Los westerns, con evidentes excepciones, han estado protagonizados en su mayoría por vaqueros rudos que se movían con soltura en el campo de la violencia mientras la cámara los filmaba como a héroes épicos que daban su vida por una causa superior. De ahí, que Mortensen decida retratar a un carpintero solitario que no desea pasar a posteridad como una leyenda, sino vivir tranquilo en su feliz austeridad sin renunciar a sus ideales progresistas, y a una mujer que rompe con todas las cadenas con las que la sociedad la ata para mantener intacta su libertad y no convertirse en una comparsa al servicio de los hombres. Todas las decisiones de guion y puesta en escena están, por tanto, al servicio de estas vidas trascendentes en su feliz normalidad que el arte, ese “instrumento de control social” (palabras de Rafael Sánchez Ferlosio) al servicio del poder, se ha esforzado por silenciar: no le interesa al capitalismo mostrar las historias de la gente cotidiana que no rige sus vidas según los principios de la avaricia y el éxito grandilocuente; y, por eso, las condena al ostracismo.
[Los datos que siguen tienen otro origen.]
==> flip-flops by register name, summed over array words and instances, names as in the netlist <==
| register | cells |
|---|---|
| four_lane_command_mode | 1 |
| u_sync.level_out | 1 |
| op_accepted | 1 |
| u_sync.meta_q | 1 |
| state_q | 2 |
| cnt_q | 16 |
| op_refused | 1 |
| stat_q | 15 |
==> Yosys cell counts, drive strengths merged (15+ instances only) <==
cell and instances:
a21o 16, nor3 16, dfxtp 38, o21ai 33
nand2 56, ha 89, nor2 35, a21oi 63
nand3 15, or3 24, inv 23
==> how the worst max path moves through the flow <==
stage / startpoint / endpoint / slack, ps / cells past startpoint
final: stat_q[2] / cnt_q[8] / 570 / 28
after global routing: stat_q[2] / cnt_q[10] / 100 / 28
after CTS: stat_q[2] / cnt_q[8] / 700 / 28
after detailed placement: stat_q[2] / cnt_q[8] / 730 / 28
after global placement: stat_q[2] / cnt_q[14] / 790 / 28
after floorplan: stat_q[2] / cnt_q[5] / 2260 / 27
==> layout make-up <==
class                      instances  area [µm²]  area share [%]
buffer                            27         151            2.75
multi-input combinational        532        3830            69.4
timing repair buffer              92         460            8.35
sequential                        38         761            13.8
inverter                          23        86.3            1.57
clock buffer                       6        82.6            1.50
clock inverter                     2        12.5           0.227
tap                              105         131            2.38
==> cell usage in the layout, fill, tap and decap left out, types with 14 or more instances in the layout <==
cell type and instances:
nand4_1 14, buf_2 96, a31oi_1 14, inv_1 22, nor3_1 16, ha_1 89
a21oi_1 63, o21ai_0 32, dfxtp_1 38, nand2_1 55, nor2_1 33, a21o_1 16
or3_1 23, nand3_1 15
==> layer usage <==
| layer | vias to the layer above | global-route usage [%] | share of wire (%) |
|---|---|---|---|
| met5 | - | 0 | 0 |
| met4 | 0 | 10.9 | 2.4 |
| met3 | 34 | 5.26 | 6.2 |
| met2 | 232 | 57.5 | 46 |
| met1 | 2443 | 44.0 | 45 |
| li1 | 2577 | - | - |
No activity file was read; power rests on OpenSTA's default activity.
`src/fcs_pkg.sv`:
```
// Purpose: shared constants, types and state record of the flash command sequencer
// Assumes: 32-bit CPU store/load strobes on the system clock
// Notes: offsets are compared on address bits 15:8; bits 7:0 are never decoded
package fcs_pkg;
  // spacing the cpu must keep between command writes; the sequencer does not check it
  localparam int MIN_WR_GAP_CYC = 15;
  localparam int OFF_MSB = 15;
  localparam int OFF_LSB = 8;
  localparam int ID_SEL_MSB = 15;
  localparam int ID_SEL_LSB = 14;
  localparam int PAGE_WORDS = 4;
  localparam logic [7:0] OFF_UNLOCK_A = 8'h55;
  localparam logic [7:0] OFF_UNLOCK_B = 8'haa;
  localparam logic [7:0] DAT_UNLOCK_A = 8'haa;
  localparam logic [7:0] DAT_UNLOCK_B = 8'h55;
  localparam logic [7:0] CMD_READ = 8'hf0;
  localparam logic [7:0] CMD_ID = 8'h90;
  localparam logic [7:0] CMD_PROG = 8'ha0;
  localparam logic [7:0] CMD_ERASE = 8'h80;
  localparam logic [7:0] CMD_CHIP = 8'h10;
  localparam logic [7:0] CMD_BLOCK = 8'h30;
  localparam logic [7:0] CMD_PBIT_PROG = 8'h9a;
  localparam logic [7:0] CMD_PBIT_ERASE = 8'h6a;
  localparam logic [1:0] ID_SEL_MAKER = 2'h0;
  localparam logic [1:0] ID_SEL_DEVICE = 2'h1;
  localparam logic [1:0] ID_SEL_MACRO = 2'h3;
  localparam logic [1:0] ID_SEL_RESET = 2'h0;
  localparam logic DONE_RESET = 1'b1;

  typedef enum logic [3:0] {
    ST_IDLE, ST_U1, ST_U2, ST_PG, ST_E3, ST_E4, ST_E5, ST_P6, ST_BUSY, ST_FAIL
  } fcs_state_e;

  typedef enum logic [2:0] {
    OP_PROG, OP_CHIP, OP_BLOCK, OP_PBIT_PROG, OP_PBIT_ERASE
  } fcs_op_e;

  typedef struct packed {
    logic processor_store_word;
    logic processor_load_word;
    logic [31:0] addr;
    logic [31:0] wdata;
  } fcs_bus_s;

  typedef struct packed {
    logic start;
    fcs_op_e kind;
    logic [31:0] program_page_address;
    logic [PAGE_WORDS-1:0][31:0] program_word;
  } fcs_op_s;

  typedef struct packed {
    fcs_state_e state;
    logic id_mode;
    logic [1:0] identification_select_address;
    logic mask_rom;
    logic [1:0] word_cnt;
    logic [7:0] cmd;
    fcs_op_s op;
    logic [31:0] rdata;
    logic rvalid;
    logic done;
  } fcs_reg_s;
endpackage : fcs_pkg

```
`src/fcs_sequencer.sv`:
```
// Purpose: decodes unlock-prefixed cpu store sequences into flash operations and serves loads
// Assumes: the array engine answers each op_req.start with op_done or op_fail
// Notes: all state is one record; one comb block computes nxt_st, one clocked block stores it
module fcs_sequencer #(
  parameter logic [7:0] MAKER_CODE = 8'h3c,  // arbitrary value
  parameter logic [7:0] DEVICE_CODE = 8'h71, // arbitrary value
  parameter logic [7:0] MACRO_CODE = 8'h2e   // arbitrary value
) (
  input wire logic clock,
  input wire logic sys_rst,
  input wire logic rom_is_mask,
  input wire fcs_pkg::fcs_bus_s bus_req,
  output logic [31:0] load_data,
  output logic load_valid,
  output logic [31:0] array_rd_addr,
  input wire logic [31:0] array_rd_data,
  output fcs_pkg::fcs_op_s op_req,
  input wire logic op_done,
  input wire logic op_fail,
  output logic automatic_operation_done_flag
);
  fcs_pkg::fcs_reg_s st_ff;
  fcs_pkg::fcs_reg_s nxt_st;
  logic wr;
  logic [7:0] off;
  logic [7:0] dbyte;
  logic [1:0] wr_sel;
  logic [31:0] wr_data;
  logic [31:0] id_word;

  function automatic logic hit(input logic [7:0] o, input logic [7:0] d,
                               input logic [7:0] eo, input logic [7:0] ed);
    hit = (o == eo) && (d == ed);
  endfunction : hit

  function automatic logic [31:0] id_code(input logic [1:0] sel);
    case (sel)
      fcs_pkg::ID_SEL_MAKER: id_code = {24'h000000, MAKER_CODE};
      fcs_pkg::ID_SEL_DEVICE: id_code = {24'h000000, DEVICE_CODE};
      fcs_pkg::ID_SEL_MACRO: id_code = {24'h000000, MACRO_CODE};
      default: id_code = 32'h00000000;
    endcase
  endfunction : id_code

  // a mask rom part has no sequencer, so its stores never reach the decoder
  assign wr = bus_req.processor_store_word && !st_ff.mask_rom;
  // commands decode only offset bits 15:8 and the low data byte; page words and operation addresses keep all 32 bits
  assign off = bus_req.addr[fcs_pkg::OFF_MSB:fcs_pkg::OFF_LSB];
  assign dbyte = bus_req.wdata[7:0];
  assign wr_sel = bus_req.addr[fcs_pkg::ID_SEL_MSB:fcs_pkg::ID_SEL_LSB];
  assign wr_data = bus_req.wdata;
  assign id_word = id_code(st_ff.identification_select_address);
  assign array_rd_addr = bus_req.addr;

  always_comb begin
    nxt_st = st_ff;
    nxt_st.op.start = 1'b0;
    nxt_st.rvalid = bus_req.processor_load_word;
    if (bus_req.processor_load_word) begin
      nxt_st.rdata = (st_ff.id_mode && !st_ff.mask_rom) ? id_word : array_rd_data;
    end
    // each store is decoded in the cycle it arrives; closely spaced stores are decoded just the same
    case (st_ff.state)
      fcs_pkg::ST_IDLE: begin
        if (wr) begin
          if (st_ff.id_mode) begin
            nxt_st.identification_select_address = wr_sel;
          end
          if (dbyte == fcs_pkg::CMD_READ) begin
            nxt_st.id_mode = 1'b0;
          end else if (hit(off, dbyte, fcs_pkg::OFF_UNLOCK_A, fcs_pkg::DAT_UNLOCK_A)) begin
            nxt_st.state = fcs_pkg::ST_U1;
          end
        end
      end
      fcs_pkg::ST_U1: begin
        if (wr) begin
          nxt_st.state = hit(off, dbyte, fcs_pkg::OFF_UNLOCK_B, fcs_pkg::DAT_UNLOCK_B) ?
                         fcs_pkg::ST_U2 : fcs_pkg::ST_IDLE;
        end
      end
      fcs_pkg::ST_U2: begin
        if (wr) begin
          nxt_st.state = fcs_pkg::ST_IDLE;
          nxt_st.cmd = dbyte;
          if (off == fcs_pkg::OFF_UNLOCK_A) begin
            case (dbyte)
              fcs_pkg::CMD_READ: nxt_st.id_mode = 1'b0;
              fcs_pkg::CMD_ID: begin
                nxt_st.id_mode = 1'b1;
                nxt_st.identification_select_address = fcs_pkg::ID_SEL_RESET;
              end
              fcs_pkg::CMD_PROG: begin
                nxt_st.state = fcs_pkg::ST_PG;
                nxt_st.word_cnt = 2'h0;
              end
              fcs_pkg::CMD_ERASE, fcs_pkg::CMD_PBIT_PROG, fcs_pkg::CMD_PBIT_ERASE: begin
                nxt_st.state = fcs_pkg::ST_E3;
              end
              default: begin
              end
            endcase
          end
        end
      end
      fcs_pkg::ST_PG: begin
        if (wr) begin
          // words fill the page in the order they arrive; the first store names the page
          nxt_st.op.program_word[st_ff.word_cnt] = wr_data;
          if (st_ff.word_cnt == 2'h0) begin
            nxt_st.op.program_page_address = bus_req.addr;
          end
          nxt_st.word_cnt = st_ff.word_cnt + 2'h1;
          if (st_ff.word_cnt == 2'h3) begin
            nxt_st.op.start = 1'b1;
            nxt_st.op.kind = fcs_pkg::OP_PROG;
            nxt_st.state = fcs_pkg::ST_BUSY;
          end
        end
      end
      fcs_pkg::ST_E3: begin
        if (wr) begin
          nxt_st.state = hit(off, dbyte, fcs_pkg::OFF_UNLOCK_A, fcs_pkg::DAT_UNLOCK_A) ?
                         fcs_pkg::ST_E4 : fcs_pkg::ST_IDLE;
        end
      end
      fcs_pkg::ST_E4: begin
        if (wr) begin
          nxt_st.state = hit(off, dbyte, fcs_pkg::OFF_UNLOCK_B, fcs_pkg::DAT_UNLOCK_B) ?
                         fcs_pkg::ST_E5 : fcs_pkg::ST_IDLE;
        end
      end
      fcs_pkg::ST_E5: begin
        if (wr) begin
          nxt_st.state = fcs_pkg::ST_IDLE;
          nxt_st.op.program_page_address = bus_req.addr;
          if (st_ff.cmd == fcs_pkg::CMD_ERASE) begin
            if (hit(off, dbyte, fcs_pkg::OFF_UNLOCK_A, fcs_pkg::CMD_CHIP)) begin
              nxt_st.op.start = 1'b1;
              nxt_st.op.kind = fcs_pkg::OP_CHIP;
              nxt_st.state = fcs_pkg::ST_BUSY;
            end else if (dbyte == fcs_pkg::CMD_BLOCK) begin
              nxt_st.op.start = 1'b1;
              nxt_st.op.kind = fcs_pkg::OP_BLOCK;
              nxt_st.state = fcs_pkg::ST_BUSY;
            end
          end else if (hit(off, dbyte, fcs_pkg::OFF_UNLOCK_A, st_ff.cmd)) begin
            nxt_st.state = fcs_pkg::ST_P6;
          end
        end
      end
      fcs_pkg::ST_P6: begin
        if (wr) begin
          nxt_st.state = fcs_pkg::ST_IDLE;
          if (dbyte == st_ff.cmd) begin
            nxt_st.op.start = 1'b1;
            nxt_st.op.kind = (st_ff.cmd == fcs_pkg::CMD_PBIT_PROG) ? fcs_pkg::OP_PBIT_PROG :
                             fcs_pkg::OP_PBIT_ERASE;
            nxt_st.op.program_page_address = bus_req.addr;
            nxt_st.state = fcs_pkg::ST_BUSY;
          end
        end
      end
      fcs_pkg::ST_BUSY: begin
        // stores are dropped here; only the engine's answer moves the state
        if (op_fail) begin
          nxt_st.state = fcs_pkg::ST_FAIL;
        end else if (op_done) begin
          nxt_st.state = fcs_pkg::ST_IDLE;
        end
      end
      fcs_pkg::ST_FAIL: begin
        // a failed operation locks the sequencer until system reset
        nxt_st.state = fcs_pkg::ST_FAIL;
      end
      default: nxt_st.state = fcs_pkg::ST_IDLE;
    endcase
    nxt_st.done = (nxt_st.state != fcs_pkg::ST_BUSY) && (nxt_st.state != fcs_pkg::ST_FAIL);
    if (sys_rst) begin
      nxt_st = '0;
      nxt_st.state = fcs_pkg::ST_IDLE;
      nxt_st.done = fcs_pkg::DONE_RESET;
      // strap is caught while reset is held, the bus is idle then
      nxt_st.mask_rom = rom_is_mask;
    end
  end

  always_ff @(posedge clock) begin
    st_ff <= nxt_st;
  end

  assign load_data = st_ff.rdata;
  assign load_valid = st_ff.rvalid;
  assign op_req = st_ff.op;
  assign automatic_operation_done_flag = st_ff.done;
endmodule : fcs_sequencer

```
Los mecanismos de Hasta el fin del mundo buscan poner al espectador frente a la parte de atrás de un espejo cuyo lado visible está completamente quebrado, para instarle a desconfiar de esa versión oficial que reza que Estados Unidos es el país de las oportunidades y la libertad. Mortensen lleva a cabo un ejercicio de indagación que demuestra que “detrás de toda gran fortuna, hay un crimen escondido” (palabras de Balzac). Aunque, en realidad, no sea un solo crimen, sino infinidad de ellos.